_Task_
The records follow. Print, word for word, the first line through the "buffers | 66 | 0 |" line.

Items listed in a dataset:
--------------------

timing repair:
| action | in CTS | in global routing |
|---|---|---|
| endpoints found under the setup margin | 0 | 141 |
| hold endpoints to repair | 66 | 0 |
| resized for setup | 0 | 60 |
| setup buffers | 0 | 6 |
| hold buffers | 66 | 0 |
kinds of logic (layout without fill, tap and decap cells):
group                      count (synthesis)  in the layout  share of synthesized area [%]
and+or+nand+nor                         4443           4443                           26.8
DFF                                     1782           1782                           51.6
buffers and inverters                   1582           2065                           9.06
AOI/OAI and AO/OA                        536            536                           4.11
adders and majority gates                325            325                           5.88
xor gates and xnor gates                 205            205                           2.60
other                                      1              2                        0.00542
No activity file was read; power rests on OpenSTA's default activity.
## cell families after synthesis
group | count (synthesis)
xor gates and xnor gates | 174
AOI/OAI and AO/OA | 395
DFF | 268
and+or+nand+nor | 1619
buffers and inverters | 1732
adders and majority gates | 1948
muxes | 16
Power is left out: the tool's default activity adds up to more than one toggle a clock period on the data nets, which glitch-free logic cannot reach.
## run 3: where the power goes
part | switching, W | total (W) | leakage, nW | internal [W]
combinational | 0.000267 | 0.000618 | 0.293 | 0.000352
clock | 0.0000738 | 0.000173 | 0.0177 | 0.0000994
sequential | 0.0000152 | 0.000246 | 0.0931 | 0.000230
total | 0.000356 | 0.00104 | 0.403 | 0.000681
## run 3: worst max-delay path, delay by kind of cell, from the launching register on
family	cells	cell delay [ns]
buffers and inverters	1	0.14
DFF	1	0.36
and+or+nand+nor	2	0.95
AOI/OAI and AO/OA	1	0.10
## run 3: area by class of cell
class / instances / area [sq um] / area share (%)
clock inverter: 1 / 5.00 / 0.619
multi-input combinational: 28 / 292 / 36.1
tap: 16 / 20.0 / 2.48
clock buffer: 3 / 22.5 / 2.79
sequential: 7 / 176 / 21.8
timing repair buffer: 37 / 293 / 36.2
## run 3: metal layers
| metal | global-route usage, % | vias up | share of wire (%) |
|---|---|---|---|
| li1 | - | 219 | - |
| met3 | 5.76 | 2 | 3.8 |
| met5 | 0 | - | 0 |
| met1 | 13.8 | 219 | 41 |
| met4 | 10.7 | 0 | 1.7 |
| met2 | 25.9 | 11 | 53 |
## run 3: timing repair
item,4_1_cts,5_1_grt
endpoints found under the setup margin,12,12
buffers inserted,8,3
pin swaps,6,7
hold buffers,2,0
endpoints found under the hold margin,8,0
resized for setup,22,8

--------------------

_Output of the task_
timing repair:
| action | in CTS | in global routing |
|---|---|---|
| endpoints found under the setup margin | 0 | 141 |
| hold endpoints to repair | 66 | 0 |
| resized for setup | 0 | 60 |
| setup buffers | 0 | 6 |
| hold buffers | 66 | 0 |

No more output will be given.